1. The utility model provides a water sampling device with self-adjusting water level degree of depth for ecological environment detects, includes two sets of structural slab (1) to and be used for connecting a plurality of main structure poles (2) of two sets of structural slab (1), its characterized in that: the upper layer the through-hole has been seted up to the upper end of structural slab (1), and the outside of through-hole is provided with closing plate (7), and the one side of closing plate (7) orientation structural slab (1) glues there is sealed rubber ring (8), and sealing plate (7) opposite side center department fixedly connected with stay cord (9), the upper layer structural slab (1) opposite side fixedly connected with sampling tube (10), and the inside of sampling tube (10) is equipped with rubber buffer (11), the lower floor the central point department of structural slab (1) is provided with spacing hole (3), and the inside cover of spacing hole (3) is equipped with pull rod (4), and the one end and the sampling tube (10) fixed connection of pull rod (4) are still nested in the outside of pull rod (4) has spring (5).

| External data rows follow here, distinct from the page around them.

==> config.mk <==
export PLATFORM = sky130hd
export DESIGN_NAME = multi_debouncer
export DESIGN_NICKNAME = d
export VERILOG_FILES = /design/src/rtl/multi_debouncer.sv
export SDC_FILE = /design/constraint.sdc
export NUM_CORES = 1
export LEC_CHECK = 0
export BUFFER_PORTS_ARGS = -buffer_cell sky130_fd_sc_hd__clkbuf_2
export CAP_MARGIN = 10
export CORE_ASPECT_RATIO = 1.4
export CORE_UTILIZATION = 35
export DETAILED_ROUTE_END_ITERATION = 7
export GPL_TIMING_DRIVEN = 0
export PLACE_DENSITY_LB_ADDON = 0.25
export SLEW_MARGIN = 25
export SYNTH_ARGS = -nofsm -noshare
export SYNTH_HDL_FRONTEND = slang
export SYNTH_SLANG_ARGS = --single-unit
==> constraint.sdc <==
create_clock -name clk -period 1.8 [get_ports clk]
set_clock_uncertainty 0.15 [all_clocks]
set_input_delay 0.36 -clock clk [delete_from_list [all_inputs] [get_ports clk]]
set_output_delay 0.36 -clock clk [all_outputs]
set_load 0.03 [all_outputs]
==> src/rtl/multi_debouncer.sv <==
`timescale 1ns/1ps
// N-channel debouncer: 2-flop synchroniser, consecutive-sample filter, press/release pulses, optional auto-repeat.
// Release/repeat outputs are named release_pulse/repeat_pulse because "release" and "repeat" are SV keywords.
module multi_debouncer #(
  parameter int N_CH          = 4,
  parameter int STABLE_CYCLES = 8,
  parameter int ACTIVE_LOW    = 0,
  parameter int REPEAT_EN     = 0,
  parameter int REPEAT_DELAY  = 500,
  parameter int REPEAT_PERIOD = 100
) (
  input  logic            clk,
  input  logic            reset,
  input  logic [N_CH-1:0] raw_in,
  output logic [N_CH-1:0] level,
  output logic [N_CH-1:0] press,
  output logic [N_CH-1:0] release_pulse,
  output logic [N_CH-1:0] repeat_pulse,
  output logic            any_press
);

  localparam int CW   = $clog2(STABLE_CYCLES + 1);
  localparam int RMAX = (REPEAT_DELAY > REPEAT_PERIOD) ? REPEAT_DELAY : REPEAT_PERIOD;
  localparam int RW   = $clog2(RMAX + 1);

  localparam logic [CW-1:0]   CNT_LAST = CW'(STABLE_CYCLES - 1);
  localparam logic [RW-1:0]   D_LAST   = RW'(REPEAT_DELAY - 1);
  localparam logic [RW-1:0]   P_LAST   = RW'(REPEAT_PERIOD - 1);
  localparam logic [N_CH-1:0] SYNC_RST = {N_CH{ACTIVE_LOW != 0}};

  localparam logic [1:0] IDLE   = 2'd0;
  localparam logic [1:0] DELAY  = 2'd1;
  localparam logic [1:0] PERIOD = 2'd2;

  logic [N_CH-1:0] s1, s2, samp, accept;
  logic [CW-1:0]   cnt   [N_CH];
  logic [1:0]      state [N_CH];
  logic [RW-1:0]   rcnt  [N_CH];

  // Active-low sync flops reset to 1 so every channel starts released.
  always_ff @(posedge clk) begin
    if (reset) begin
      s1 <= SYNC_RST;
      s2 <= SYNC_RST;
    end else begin
      s1 <= raw_in;
      s2 <= s1;
    end
  end

  assign samp = (ACTIVE_LOW != 0) ? ~s2 : s2;

  always_comb begin
    accept = '0;
    for (int i = 0; i < N_CH; i++)
      accept[i] = (samp[i] != level[i]) && (cnt[i] == CNT_LAST);
  end

  always_ff @(posedge clk) begin
    for (int i = 0; i < N_CH; i++) begin
      if (reset) begin
        cnt[i]           <= '0;
        level[i]         <= 1'b0;
        press[i]         <= 1'b0;
        release_pulse[i] <= 1'b0;
      end else begin
        press[i]         <= accept[i] & samp[i];
        release_pulse[i] <= accept[i] & ~samp[i];
        // A sample matching the current level is a bounce and restarts the count.
        if ((samp[i] == level[i]) || accept[i])
          cnt[i] <= '0;
        else
          cnt[i] <= cnt[i] + 1'b1;
        if (accept[i])
          level[i] <= samp[i];
      end
    end
  end

  always_ff @(posedge clk) begin
    for (int i = 0; i < N_CH; i++) begin
      if (reset || (REPEAT_EN == 0)) begin
        state[i]        <= IDLE;
        rcnt[i]         <= '0;
        repeat_pulse[i] <= 1'b0;
      end else begin
        repeat_pulse[i] <= 1'b0;
        // Release wins over an expiring count in the same cycle.
        if (accept[i] && !samp[i]) begin
          state[i] <= IDLE;
          rcnt[i]  <= '0;
        end else begin
          case (state[i])
            IDLE: begin
              if (accept[i]) begin
                state[i] <= DELAY;
                rcnt[i]  <= '0;
              end
            end
            DELAY: begin
              if (rcnt[i] == D_LAST) begin
                repeat_pulse[i] <= 1'b1;
                state[i]        <= PERIOD;
                rcnt[i]         <= '0;
              end else begin
                rcnt[i] <= rcnt[i] + 1'b1;
              end
            end
            PERIOD: begin
              if (rcnt[i] == P_LAST) begin
                repeat_pulse[i] <= 1'b1;
                rcnt[i]         <= '0;
              end else begin
                rcnt[i] <= rcnt[i] + 1'b1;
              end
            end
            default: begin
              state[i] <= IDLE;
              rcnt[i]  <= '0;
            end
          endcase
        end
      end
    end
  end

  assign any_press = |(press | repeat_pulse);

endmodule
==> results by group, run 1 <==
Run status
  • Status: completed

CTS
  • Worst skew pair latency: 0.28 ns
  • Post-CTS Setup Repair Bufs: 0
  • CTS tree: done
  • Inserted Clock Buffers: 5
  • Clock-pin slew on the worst setup and hold paths: 0.06 ns
  • Clk Tree Root Cell: clkbuf_8
  • Hold_buf cts: 0
  • Maximum buffer depth of the clock tree: 2
  • H-tree lvl count: 2
  • Clk sinks: 36

Power
  • VDD IR max: 0.3183 mV
  • Switching power: ~320 uW
  • Clk pwr share: 36.6%
  • Int Power: 1.227 mW
  • Share of power burned in registers: 58.0%
  • Cell Pwr Density: about 860 nW/um^2
  • Comb power frac: 5.4%
  • Leakage: 0.9199 nW
  • Sw frac: between 20% and 30%

Hold path
  • Worst Hold Class: primary input to register
  • Min-delay src: raw_in[0]
  • Min-Delay Path Depth: 2
  • Hold EP: s1[0]$_SDFF_PP0_

Routing
  • Drc violations: 0
  • Initial DRC count: 12
  • Antenna-violating nets left: 0
  • WL final: 2.009 mm
  • Avg Vias per Cell: ~4.4
  • Drt pass-1 iters: 4
  • Wire per inst: 9.800 um
  • Total number of vias: 898

Worst setup path
  • Worst r2r path cells: 3
  • Crit end category: output port
  • R2R setup slack: 0.35 ns
  • CP max FO: 2
  • FF-to-FF End: cnt[2][2]$_SDFFCE_PN0P_
  • Worst reg2reg startpoint: cnt[2][0]$_SDFFCE_PN0P_
  • CP Launch Type: register
  • Crit path arrival time: 1.26 ns
  • Crit path kind: register to output port
  • Worst EP required: between 1 and 1.5 ns

STA
  • Final Hold Fails: 0
  • RSZ-0062 raised after global routing: false
  • Maximum clock rate: 0.5644 GHz
  • Final worst path period need: 1.772 ns
  • Period utilisation layout: 98.44%
  • Setup slack after layout: about 0.028 ns
  • Max-slew violations: 0
  • Final setup viols: 0
  • Hold slack final: roughly 0.13 ns

Placement
  • Placed cells: ~200
  • Routability-driven placement congestion ratio: approximately 0.62
  • Post-DP HPWL: 1.537 mm
  • Buffers added on ports: 18
  • Pre-CTS WS: 0.2930 ns

Run
  • Max_cap viols: 0

Logic synthesis
  • Post-synth EDFFs: 16
  • Mapped Avg Cell Area: roughly 13 sq um
  • Synth warnings: 0
  • Seq cells post-synth: 36
  • Mapped Cells: 118
  • Yosys cell types: 18
  • Seq/Total Area, Yosys: roughly three fifths
  • Synth Cell Area: 1485 sq um
  • Post-synth ARST share: 0%
  • Top FF cell, synth: dfxtp_1

Die
  • Starting Density: between 30% and 40%
  • Die area: between 4000 and 5000 sq um
  • Die Wd: 57.06 um
  • Die height: 79.08 um
  • # IOs: 23
  • Num rows: 27
  • Core area: between 3000 and 4000 sq um

Cells and area
  • P&R area growth vs syn: 21.31%
  • Layout cell share with drive strength beyond 1: 24.07%
  • Layout fillers: roughly 400
  • N_diodes: 0
  • Nets: approximately 170
  • Most common cell after layout, fill and taps aside: conb_1
  • Core Util, Final: 45.20%
  • Post-Layout Cell Count: 205
  • Most frequent cells in the layout: conb_1, dfxtp_1, clkbuf_2

GRT
  • Maximum number of pins on one net before global-route repair: 11
  • Total GRT Usage: 9.931%
  • First-pass GRT wire length: between 3 and 4 mm
  • Initial antenna violation count: 0
  • GRT overflow: 0
  • Via count of the first global-routing pass: 816
-- repair_timing --
item / 4_1_cts / 5_1_grt
setup endpoints to repair: 1 / 1
pin swaps: 1 / 1
resized for setup: 2 / 3
-- power by group through the flow --
stage          logic [mW]  registers (mW)  clock network, mW
6_report           0.0835           0.897              0.565
5_1_grt            0.0934           0.900              0.619
4_1_cts            0.0828           0.897              0.590
3_5_place_dp       0.0821           0.915                  0
3_3_place_gp       0.0815           0.913                  0
2_1_floorplan      0.0682           0.912                  0
-- flip-flops by register name, indices dropped and copies added (netlist names) --
name,flops
cnt,16
level,4
press,4
release_pulse,4
s1,4
s2,4
-- worst max-delay path, cell delays in order (launching register included) --
cell,delay (ns)
dfxtp_1,0.31
or4_4,0.53
buf_8,0.15
-- routing by layer --
layer  wire [um]  GRT usage (%)  up-vias  part of all wire [%]
met4          52          7.317        0                   2.6
met2        1026          16.47       24                    51
met1         820          10.53      402                    41
met5           0              0        -                     0
met3         110          2.932        6                   5.5
li1            -              -      466                     -
-- cell families (layout without fill, tap and decap cells) --
kind of cell / count (synthesis) / count (layout) / synth area share, %
adders and majority gates: 4 / 4 / 3.370
and+or+nand+nor: 49 / 49 / 23.17
buffers and inverters: 11 / 37 / 3.875
other: 2 / 20 / 0.5057
muxes: 4 / 4 / 2.696
DFF: 36 / 36 / 59.31
xor gates and xnor gates: 12 / 12 / 7.077
-- final cells by class --
| type | instances | area, sq um | share of cell area, % |
|---|---|---|---|
| flip-flops and latches | 36 | 882.1 | 48.96 |
| multi-input cells | 89 | 618.1 | 34.31 |
| repair buffers | 18 | 100.1 | 5.556 |
| clock buffers | 8 | 90.09 | 5.000 |
| well taps | 43 | 53.80 | 2.986 |
| plain buffers | 6 | 38.79 | 2.153 |
| inverters | 5 | 18.77 | 1.042 |
-- cell usage after synthesis (4+ instances only) --
library cell | number | area (sq um)
edfxtp_1 | 16 | 480.5
nor2_1 | 16 | 60.06
buf_4 | 4 | 30.03
and2b_1 | 5 | 37.54
ha_1 | 4 | 50.05
and3_2 | 4 | 30.03
dfxtp_1 | 20 | 400.4
nand3b_4 | 4 | 80.08
xor2_1 | 12 | 105.1
mux2i_1 | 4 | 40.04
inv_1 | 5 | 18.77
nand3_1 | 8 | 40.04
nor4b_1 | 8 | 70.07
-- worst max path at each step --
stage	from	endpoint	slack, ns	depth (start not counted)
6_report	press[3]$_SDFF_PP0_	any_press	0.03	2
5_1_grt	press[3]$_SDFF_PP0_	any_press	0.003	2
4_1_cts	press[2]$_SDFF_PP0_	any_press	-0.01	2
3_5_place_dp	press[1]$_SDFF_PP0_	any_press	0.29	2
3_3_place_gp	press[1]$_SDFF_PP0_	any_press	0.30	2
2_1_floorplan	press[1]$_SDFF_PP0_	any_press	0.19	1
-- per-stage QoR --
stage	TNS (ns)	total power, mW	instance area, sq um
after floorplan	0	0.9799	1553
after global placement	0	0.9950	1697
after detailed placement	0	0.9971	1697
after CTS	-0.009682	1.569	1795
after global routing	0	1.613	1802
final	0	1.545	1802
No activity file was read; power rests on OpenSTA's default activity.
==> run 2, diff against run 1 <==
--- a/config.mk
+++ b/config.mk
@@ -10,6 +10,7 @@
 export CORE_ASPECT_RATIO = 1.4
 export CORE_UTILIZATION = 35
 export DETAILED_ROUTE_END_ITERATION = 7
+export GPL_ROUTABILITY_DRIVEN = 0
 export GPL_TIMING_DRIVEN = 0
 export PLACE_DENSITY_LB_ADDON = 0.25
 export SLEW_MARGIN = 25
==> constraint.sdc (replaced) <==
create_clock -name clk -period 2 [get_ports clk]
set_clock_uncertainty 0.15 [all_clocks]
set_input_delay 0.4 -clock clk [delete_from_list [all_inputs] [get_ports clk]]
set_output_delay 0.4 -clock clk [all_outputs]
set_load 0.03 [all_outputs]
==> results by group, run 2 (synthesized netlist as in run 1, its figures left out) <==
Worst setup path
  • Crit-path max cell delay: 0.50 ns
  • Crit path max-delay cell type: or4_1
  • Crit path arrival time: 1.29 ns
  • Worst EP required: around 1.5 ns
  • CP max FO: 2
  • CP Launch Type: register
  • Crit path kind: register to output port
  • Crit-path cells: or4_1 > clkbuf_2
  • Crit end category: output port

Run status
  • Status: completed

Cells and area
  • Core Util, Final: 44.82%
  • Max FFs per register: 16
  • Most flops, register: cnt
  • N_diodes: 0
  • Multi-input logic area: ~600 sq um
  • P&R area growth vs syn: 20.30%
  • Area occupied by registers: 880.8 sq um
  • Post-Layout Cell Count: about 210
  • Layout cell share with drive strength beyond 1: 22.84%
  • Most frequent cells in the layout: conb_1, dfxtp_1, clkbuf_2
  • Nets: between 150 and 200
  • Layout fillers: 391

Die
  • Starting Density: between 30% and 40%
  • Die Wd: 57.06 um
  • Num rows: 27
  • # IOs: 23
  • Core area: approximately 4000 sq um
  • Die area: 4512 sq um
  • Die height: 79.08 um

GRT
  • Initial antenna violation count: 0
  • GRT overflow: 0
  • First-pass GRT wire length: 3.263 mm
  • Maximum number of pins on one net before global-route repair: 11
  • Via count of the first global-routing pass: roughly 800
  • Total GRT Usage: 9.931%

CTS
  • CTS tree: done
  • Inserted Clock Buffers: 5
  • Clk sinks: 36
  • Hold_buf cts: 0
  • Worst skew pair latency: approximately 0.28 ns
  • Clk Tree Root Cell: clkbuf_8
  • H-tree lvl count: 2
  • Maximum buffer depth of the clock tree: 2
  • Clock-pin slew on the worst setup and hold paths: 0.07 ns
  • Post-CTS sizing: 0
  • Post-CTS Setup Repair Bufs: 0

Routing
  • Wire per inst: 9.810 um
  • Initial DRC count: 14
  • Avg Vias per Cell: 4.410
  • Antenna-violating nets left: 0
  • Drt pass-1 iters: 4
  • Total number of vias: 904
  • WL final: 2.011 mm
  • Drc violations: 0

Power
  • Cell Pwr Density: 778.7 nW/um^2
  • VDD IR max: 0.2870 mV
  • Leakage: 0.9182 nW

STA
  • Hold slack final: between 0.15 and 0.2 ns
  • Final worst path period need: 1.840 ns
  • Final Hold Fails: 0
  • Max-slew violations: 0
  • Setup TNS: 0 ns
  • Maximum clock rate: 0.5434 GHz
  • Final setup viols: 0
  • RSZ-0062 raised after global routing: false
  • Period utilisation layout: 92.02%

Placement
  • Placed cells: 197
  • Buffers added on ports: 18
  • Post-DP HPWL: 1.537 mm

Hold path
  • Worst Hold Class: primary input to register

Run
  • Max_cap viols: 0
[run 2: cell count changes in the layout (fill, tap and decap cells not counted)]
cell      before  now
clkbuf_2      17   18
dfxtp_2        1    0
buf_8          1    0
or4_4          1    0
dfxtp_1       19   20
or4_1          0    1
[run 2: worst max-delay path: cells and delay by family (launching register included)]
kind	cells	cell delay, ns
AND/OR/NAND/NOR	1	0.50
flip-flops	1	0.32
buffers and inverters	1	0.19
[run 2: final timing paths]
check	end	cells past startpoint	slack (ns)	from
setup / recovery	any_press	2	0.16	press[1]$_SDFF_PP0_
hold / removal	s1[0]$_SDFF_PP0_	2	0.17	raw_in[0]
setup reg to reg	cnt[2][2]$_SDFFCE_PN0P_	3	0.55	cnt[2][0]$_SDFFCE_PN0P_
hold reg to reg	s2[0]$_SDFF_PP0_	1	0.28	s1[0]$_SDFF_PP0_
[run 2: routing by layer]
layer  up-vias  track usage [%]  wire, um
met2        24            16.47      1019
met4         0            7.317        52
li1        466                -         -
met1       408            10.53       832
met5         -                0         0
met3         6            2.932       106
[run 2: area by class of cell]
class                           instances  area share, %
Inverter                                5          1.050
Clock buffer                            8          5.042
Tap cell                               43          3.011
Multi-Input combinational cell         89          34.38
Sequential cell                        36          49.30
Timing Repair Buffer                   18          5.042
Buffer                                  6          2.171
[run 2: report_power, final]
| part | internal (mW) | switching (mW) |
|---|---|---|
| logic | 0.0326 | 0.0422 |
| registers | 0.791 | 0.0163 |
| clock network | 0.281 | 0.229 |
[run 2: per-stage QoR]
step	setup slack (ns)	power, mW	cell area (sq um)
after floorplan	0.3491	0.8819	1553
after global placement	0.4614	0.8955	1697
after detailed placement	0.4530	0.8974	1697
after CTS	0.1423	1.412	1787
after global routing	0.1043	1.451	1787
final	0.1597	1.391	1787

2. The water sampling device with self-adjusting water level depth for ecological environment detection according to claim 1, wherein: the upper layer the outer edge of one side of structural slab (1) still is provided with a plurality of group's spacing knot (6), and a plurality of group's spacing knot (6) annular distributes on structural slab (1) surface, and every group spacing knot (6) all laminate with sealed rubber ring (8) outer wall.

3. The water sampling device with self-adjusting water level depth for ecological environment detection according to claim 1, wherein: the outer edge of the upper layer of the structural plate (1) is provided with a plurality of groups of through holes.

4. A self-adjusting water level depth water sampling device for ecological environment detection according to claim 3, wherein: two ends of the spring (5) are fixedly connected with the lower layer structure plate (1) and the rubber plug (11) respectively, and the upper end of the spring (5) extends to the inside of the sampling cylinder (10) in a normal state.

5. The water sampling device with self-adjusting water level depth for ecological environment detection according to claim 1, wherein: the bottom end of the pull rod (4) is provided with a truncated cone-shaped lug, and the surface of the lug is subjected to surface grinding treatment.

6. The water sampling device with self-adjusting water level depth for ecological environment detection according to claim 1, wherein: the pull rod (4) is made of solid steel.